## Problem statement:
Look through the entries below and return all lines including the word "clean".

(Saved data entries)
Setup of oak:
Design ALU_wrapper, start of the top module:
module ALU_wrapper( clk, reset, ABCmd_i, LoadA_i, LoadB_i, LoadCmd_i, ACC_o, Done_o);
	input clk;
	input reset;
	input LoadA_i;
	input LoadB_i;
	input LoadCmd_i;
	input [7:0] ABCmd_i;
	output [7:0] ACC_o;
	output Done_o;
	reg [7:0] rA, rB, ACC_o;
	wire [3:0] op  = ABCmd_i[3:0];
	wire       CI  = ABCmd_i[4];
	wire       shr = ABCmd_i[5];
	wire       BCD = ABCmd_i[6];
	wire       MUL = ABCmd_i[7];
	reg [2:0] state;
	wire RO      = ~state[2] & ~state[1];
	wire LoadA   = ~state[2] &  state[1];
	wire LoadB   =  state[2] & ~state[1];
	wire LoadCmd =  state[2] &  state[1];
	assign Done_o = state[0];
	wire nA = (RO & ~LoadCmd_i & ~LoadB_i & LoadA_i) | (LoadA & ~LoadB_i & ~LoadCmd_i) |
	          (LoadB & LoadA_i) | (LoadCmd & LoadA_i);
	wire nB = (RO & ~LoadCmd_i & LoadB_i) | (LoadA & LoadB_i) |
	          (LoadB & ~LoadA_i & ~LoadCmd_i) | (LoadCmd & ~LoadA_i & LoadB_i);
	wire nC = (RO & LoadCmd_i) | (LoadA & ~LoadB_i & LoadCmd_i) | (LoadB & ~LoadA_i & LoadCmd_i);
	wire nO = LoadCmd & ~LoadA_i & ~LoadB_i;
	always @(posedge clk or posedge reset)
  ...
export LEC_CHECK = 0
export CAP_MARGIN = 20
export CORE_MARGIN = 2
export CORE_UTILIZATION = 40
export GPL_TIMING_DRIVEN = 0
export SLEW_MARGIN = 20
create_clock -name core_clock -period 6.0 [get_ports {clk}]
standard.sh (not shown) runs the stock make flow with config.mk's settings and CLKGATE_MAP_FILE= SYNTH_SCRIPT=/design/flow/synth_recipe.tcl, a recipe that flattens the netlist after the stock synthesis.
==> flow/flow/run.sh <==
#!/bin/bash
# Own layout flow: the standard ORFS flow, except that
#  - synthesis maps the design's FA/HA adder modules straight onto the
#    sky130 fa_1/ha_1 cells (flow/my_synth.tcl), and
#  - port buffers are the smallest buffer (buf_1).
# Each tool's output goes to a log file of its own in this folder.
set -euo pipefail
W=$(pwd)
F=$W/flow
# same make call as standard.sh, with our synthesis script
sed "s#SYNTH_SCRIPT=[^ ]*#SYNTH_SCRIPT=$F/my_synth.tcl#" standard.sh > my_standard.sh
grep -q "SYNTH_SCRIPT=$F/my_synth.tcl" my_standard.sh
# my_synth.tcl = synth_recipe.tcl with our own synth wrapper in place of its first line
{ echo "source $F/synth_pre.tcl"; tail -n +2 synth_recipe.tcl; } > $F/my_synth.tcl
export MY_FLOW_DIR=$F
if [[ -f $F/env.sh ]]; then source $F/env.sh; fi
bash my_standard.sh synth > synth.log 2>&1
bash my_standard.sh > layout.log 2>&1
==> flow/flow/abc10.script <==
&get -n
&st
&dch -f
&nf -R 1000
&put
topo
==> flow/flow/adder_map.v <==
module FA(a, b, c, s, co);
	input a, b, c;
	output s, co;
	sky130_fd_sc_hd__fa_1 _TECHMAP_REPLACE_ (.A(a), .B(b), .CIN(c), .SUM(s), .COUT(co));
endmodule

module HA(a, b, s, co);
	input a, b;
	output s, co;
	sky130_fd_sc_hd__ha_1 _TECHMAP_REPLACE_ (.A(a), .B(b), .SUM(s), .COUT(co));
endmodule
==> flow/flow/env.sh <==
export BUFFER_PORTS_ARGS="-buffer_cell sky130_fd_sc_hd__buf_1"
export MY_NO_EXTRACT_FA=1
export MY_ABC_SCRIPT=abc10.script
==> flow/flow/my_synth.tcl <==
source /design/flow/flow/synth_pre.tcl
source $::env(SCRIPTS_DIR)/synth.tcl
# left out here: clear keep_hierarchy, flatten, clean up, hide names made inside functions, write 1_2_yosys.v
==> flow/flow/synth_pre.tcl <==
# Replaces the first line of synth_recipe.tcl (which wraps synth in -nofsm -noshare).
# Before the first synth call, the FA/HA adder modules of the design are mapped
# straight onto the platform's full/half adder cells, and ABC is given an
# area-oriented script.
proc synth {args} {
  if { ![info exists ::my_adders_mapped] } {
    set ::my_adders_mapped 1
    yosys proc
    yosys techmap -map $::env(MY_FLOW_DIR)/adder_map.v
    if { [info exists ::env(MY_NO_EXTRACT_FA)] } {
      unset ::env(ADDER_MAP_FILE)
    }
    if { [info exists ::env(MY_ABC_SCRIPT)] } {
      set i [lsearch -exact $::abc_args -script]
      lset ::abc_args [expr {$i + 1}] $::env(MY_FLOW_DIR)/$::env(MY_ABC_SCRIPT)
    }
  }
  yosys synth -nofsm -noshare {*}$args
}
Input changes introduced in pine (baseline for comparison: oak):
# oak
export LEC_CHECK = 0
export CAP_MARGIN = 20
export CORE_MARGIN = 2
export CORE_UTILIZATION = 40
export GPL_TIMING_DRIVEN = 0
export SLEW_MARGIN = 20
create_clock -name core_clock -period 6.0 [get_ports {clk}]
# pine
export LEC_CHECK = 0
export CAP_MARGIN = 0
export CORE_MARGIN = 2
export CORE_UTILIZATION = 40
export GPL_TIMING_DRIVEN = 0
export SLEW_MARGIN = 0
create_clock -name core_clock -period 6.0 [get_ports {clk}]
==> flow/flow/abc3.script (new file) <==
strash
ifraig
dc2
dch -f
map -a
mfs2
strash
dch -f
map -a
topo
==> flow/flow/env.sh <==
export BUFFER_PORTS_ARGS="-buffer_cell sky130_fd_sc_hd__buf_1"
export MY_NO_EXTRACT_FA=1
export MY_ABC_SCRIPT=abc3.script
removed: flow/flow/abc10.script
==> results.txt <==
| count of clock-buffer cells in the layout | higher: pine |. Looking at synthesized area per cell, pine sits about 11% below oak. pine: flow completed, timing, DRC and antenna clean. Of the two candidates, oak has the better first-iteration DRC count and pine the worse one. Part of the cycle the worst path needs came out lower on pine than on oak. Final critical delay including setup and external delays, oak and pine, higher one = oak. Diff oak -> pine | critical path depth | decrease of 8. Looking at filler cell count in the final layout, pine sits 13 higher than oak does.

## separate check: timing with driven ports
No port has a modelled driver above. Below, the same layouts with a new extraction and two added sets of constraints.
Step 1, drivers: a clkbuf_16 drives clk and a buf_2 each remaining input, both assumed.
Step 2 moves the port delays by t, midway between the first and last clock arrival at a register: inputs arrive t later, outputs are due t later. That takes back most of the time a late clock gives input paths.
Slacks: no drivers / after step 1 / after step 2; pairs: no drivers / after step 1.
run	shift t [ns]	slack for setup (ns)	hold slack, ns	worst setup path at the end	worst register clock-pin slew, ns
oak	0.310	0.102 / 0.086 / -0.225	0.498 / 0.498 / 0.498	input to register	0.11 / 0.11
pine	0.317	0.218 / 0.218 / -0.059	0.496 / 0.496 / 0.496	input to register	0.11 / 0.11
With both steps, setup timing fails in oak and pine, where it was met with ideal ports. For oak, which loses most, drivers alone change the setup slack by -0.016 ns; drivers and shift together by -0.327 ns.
Background: an optimization exercise with open tools, aiming at small area and a short achievable clock period. Do not read the settings as production practice. No run shown here included a check of the RTL's function; only the layout flow was run. The clock port is modelled as an ideal driver; clocking choices that lean on that would not hold on a real chip. Power and IR drop assume default switching activity.

===== flow/flow/run.sh =====
#!/bin/bash
# Own layout flow: the standard synthesis unchanged, then the standard ORFS
# layout with smaller port buffers, without the delay buffer cells, and with a
# clock tree one level shallower (see cts_hook.tcl).
set -euo pipefail
here=$(pwd)

bash standard.sh synth > synth.log 2>&1

platform_dont_use="sky130_fd_sc_hd__probe_p_8 sky130_fd_sc_hd__probec_p_8 sky130_fd_sc_hd__lpflow_bleeder_1 sky130_fd_sc_hd__lpflow_clkbufkapwr_1 sky130_fd_sc_hd__lpflow_clkbufkapwr_16 sky130_fd_sc_hd__lpflow_clkbufkapwr_2 sky130_fd_sc_hd__lpflow_clkbufkapwr_4 sky130_fd_sc_hd__lpflow_clkbufkapwr_8 sky130_fd_sc_hd__lpflow_clkinvkapwr_1 sky130_fd_sc_hd__lpflow_clkinvkapwr_16 sky130_fd_sc_hd__lpflow_clkinvkapwr_2 sky130_fd_sc_hd__lpflow_clkinvkapwr_4 sky130_fd_sc_hd__lpflow_clkinvkapwr_8 sky130_fd_sc_hd__lpflow_decapkapwr_12 sky130_fd_sc_hd__lpflow_decapkapwr_3 sky130_fd_sc_hd__lpflow_decapkapwr_4 sky130_fd_sc_hd__lpflow_decapkapwr_6 sky130_fd_sc_hd__lpflow_decapkapwr_8 sky130_fd_sc_hd__lpflow_inputiso0n_1 sky130_fd_sc_hd__lpflow_inputiso0p_1 sky130_fd_sc_hd__lpflow_inputiso1n_1 sky130_fd_sc_hd__lpflow_inputiso1p_1 sky130_fd_sc_hd__lpflow_inputisolatch_1 sky130_fd_sc_hd__lpflow_isobufsrc_1 sky130_fd_sc_hd__lpflow_isobufsrc_16 sky130_fd_sc_hd__lpflow_isobufsrc_2 sky130_fd_sc_hd__lpflow_isobufsrc_4 sky130_fd_sc_hd__lpflow_isobufsrc_8 sky130_fd_sc_hd__lpflow_isobufsrckapwr_16 sky130_fd_sc_hd__lpflow_lsbuf_lh_hl_isowell_tap_1 sky130_fd_sc_hd__lpflow_lsbuf_lh_hl_isowell_tap_2 sky130_fd_sc_hd__lpflow_lsbuf_lh_hl_isowell_tap_4 sky130_fd_sc_hd__lpflow_lsbuf_lh_isowell_4 sky130_fd_sc_hd__lpflow_lsbuf_lh_isowell_tap_1 sky130_fd_sc_hd__lpflow_lsbuf_lh_isowell_tap_2 sky130_fd_sc_hd__lpflow_lsbuf_lh_isowell_tap_4"
extra_dont_use="sky130_fd_sc_hd__clkdlybuf4s* sky130_fd_sc_hd__dlygate* sky130_fd_sc_hd__dlymetal* sky130_fd_sc_hd__buf_12 sky130_fd_sc_hd__buf_16 sky130_fd_sc_hd__bufinv_* sky130_fd_sc_hd__clkbuf_16"

bash standard.sh \
  "BUFFER_PORTS_ARGS=-buffer_cell sky130_fd_sc_hd__buf_2" \
  "DONT_USE_CELLS=$platform_dont_use $extra_dont_use" \
  "PRE_CTS_TCL=$here/flow/cts_hook.tcl" \
  finish > layout.log 2>&1

===== flow/flow/cts_hook.tcl =====
# PRE_CTS hook: after TritonCTS builds the tree, replace its upper levels by
# NROOT root buffers driven straight from the clock port, each placed at the
# centre of the group of sink-cluster (leaf) buffers it drives. Every register
# still sees the same number of buffer levels (root, leaf), so the tree stays
# balanced; it only gets one level shallower.
proc rebuild_clock_roots {nroot master_name} {
  set block [ord::get_db_block]
  set db [ord::get_db]
  set master [$db findMaster $master_name]
  set port_net [$block findNet clk]
  set leaves {}
  set others {}
  foreach inst [$block getInsts] {
    set name [$inst getName]
    if {[string match "clkbuf_leaf_*" $name]} { lappend leaves $inst } elseif {[string match "clkbuf_*" $name]} { lappend others $inst }
  }
  # remove the upper levels
  foreach inst $others {
    set outIT [$inst findITerm X]; set onet [$outIT getNet]
    $outIT disconnect; [$inst findITerm A] disconnect
    odb::dbInst_destroy $inst
    if {[$onet getName] != "clk"} { odb::dbNet_destroy $onet }
  }
  # leaf locations
  set pts {}
  foreach l $leaves {
    set bb [$l getBBox]
    lappend pts [list $l [expr {([$bb xMin]+[$bb xMax])/2}] [expr {([$bb yMin]+[$bb yMax])/2}]]
  }
  # k-means on leaf locations
  set n [llength $pts]
  set cents {}
  for {set k 0} {$k < $nroot} {incr k} {
    set p [lindex [lsort -integer -index 1 $pts] [expr {int(($k + 0.5) * $n / $nroot)}]]
    lappend cents [list [lindex $p 1] [lindex $p 2]]
  }
  for {set it 0} {$it < 50} {incr it} {
    set groups {}
    for {set k 0} {$k < $nroot} {incr k} { lappend groups {} }
    foreach p $pts {
      set best 0; set bd 1e18
      for {set k 0} {$k < $nroot} {incr k} {
        set c [lindex $cents $k]
        set d [expr {abs([lindex $p 1]-[lindex $c 0]) + abs([lindex $p 2]-[lindex $c 1])}]
        if {$d < $bd} { set bd $d; set best $k }
      }
      lset groups $best [concat [lindex $groups $best] [list $p]]
    }
    set cents {}
    foreach g $groups {
      if {[llength $g] == 0} { lappend cents {0 0}; continue }
      set sx 0; set sy 0
      foreach p $g { set sx [expr {$sx + [lindex $p 1]}]; set sy [expr {$sy + [lindex $p 2]}] }
      lappend cents [list [expr {$sx / [llength $g]}] [expr {$sy / [llength $g]}]]
    }
  }
  set k 0
  foreach g $groups c $cents {
    if {[llength $g] == 0} continue
    set inst [odb::dbInst_create $block $master "clkbuf_root_$k"]
    $inst setLocation [lindex $c 0] [lindex $c 1]
    $inst setPlacementStatus PLACED
    set net [odb::dbNet_create $block "clknet_root_$k"]
    $net setSigType CLOCK
    [$inst findITerm A] connect $port_net
    [$inst findITerm X] connect $net
    foreach p $g { [[lindex $p 0] findITerm A] disconnect; [[lindex $p 0] findITerm A] connect $net }
    incr k
  }
  puts "rebuilt clock roots: $k roots over [llength $leaves] leaves"
}

rename clock_tree_synthesis my_orig_clock_tree_synthesis
# The flow keeps the largest buffers off the data nets (DONT_USE_CELLS); the
# clock tree may still use them.
proc clock_tree_synthesis {args} {
  set big [get_lib_cells {sky130_fd_sc_hd__clkbuf_16}]
  unset_dont_use $big
  my_orig_clock_tree_synthesis {*}$args
  rebuild_clock_roots 4 sky130_fd_sc_hd__clkbuf_16
  set_dont_use $big
}

===== flow/standard.sh =====
#!/bin/bash
# synth_recipe.tcl (not shown) runs the flow's synth.tcl, then flattens the netlist and writes it again
# the make line also repeats each setting of config.mk as NAME=value (left out here)
make -C /OpenROAD-flow-scripts/flow DESIGN_CONFIG=/design/flow/config.mk WORK_HOME=/design/flow/orfs CLKGATE_MAP_FILE= SYNTH_SCRIPT=/design/flow/synth_recipe.tcl "${@:-finish}"

===== flow/config.mk =====
export PLATFORM = sky130hd
export DESIGN_NAME = fifo
export DESIGN_NICKNAME = fifo
export VERILOG_FILES = /design/flow/design.v
export SDC_FILE = /design/flow/constraint.sdc
export NUM_CORES = 4
export LEC_CHECK = 0
export CAP_MARGIN = 20
export CORE_MARGIN = 2
export CORE_UTILIZATION = 40
export CTS_CLUSTER_DIAMETER = 100
export CTS_CLUSTER_SIZE = 30
export SETUP_SLACK_MARGIN = 1.5
export SLEW_MARGIN = 20
export SYNTH_HIERARCHICAL = 1
export SYNTH_MINIMUM_KEEP_SIZE = 0

===== flow/constraint.sdc =====
create_clock -name core_clock -period 3.0 [get_ports {clk}]
set_input_delay 0.6000 -clock core_clock [delete_from_list [all_inputs] [get_ports {clk}]]
set_output_delay 0.6000 -clock core_clock [all_outputs]
set_load 0.01 [all_outputs]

## Exercise output:
# left out here: clear keep_hierarchy, flatten, clean up, hide names made inside functions, write 1_2_yosys.v
| count of clock-buffer cells in the layout | higher: pine |. Looking at synthesized area per cell, pine sits about 11% below oak. pine: flow completed, timing, DRC and antenna clean. Of the two candidates, oak has the better first-iteration DRC count and pine the worse one. Part of the cycle the worst path needs came out lower on pine than on oak. Final critical delay including setup and external delays, oak and pine, higher one = oak. Diff oak -> pine | critical path depth | decrease of 8. Looking at filler cell count in the final layout, pine sits 13 higher than oak does.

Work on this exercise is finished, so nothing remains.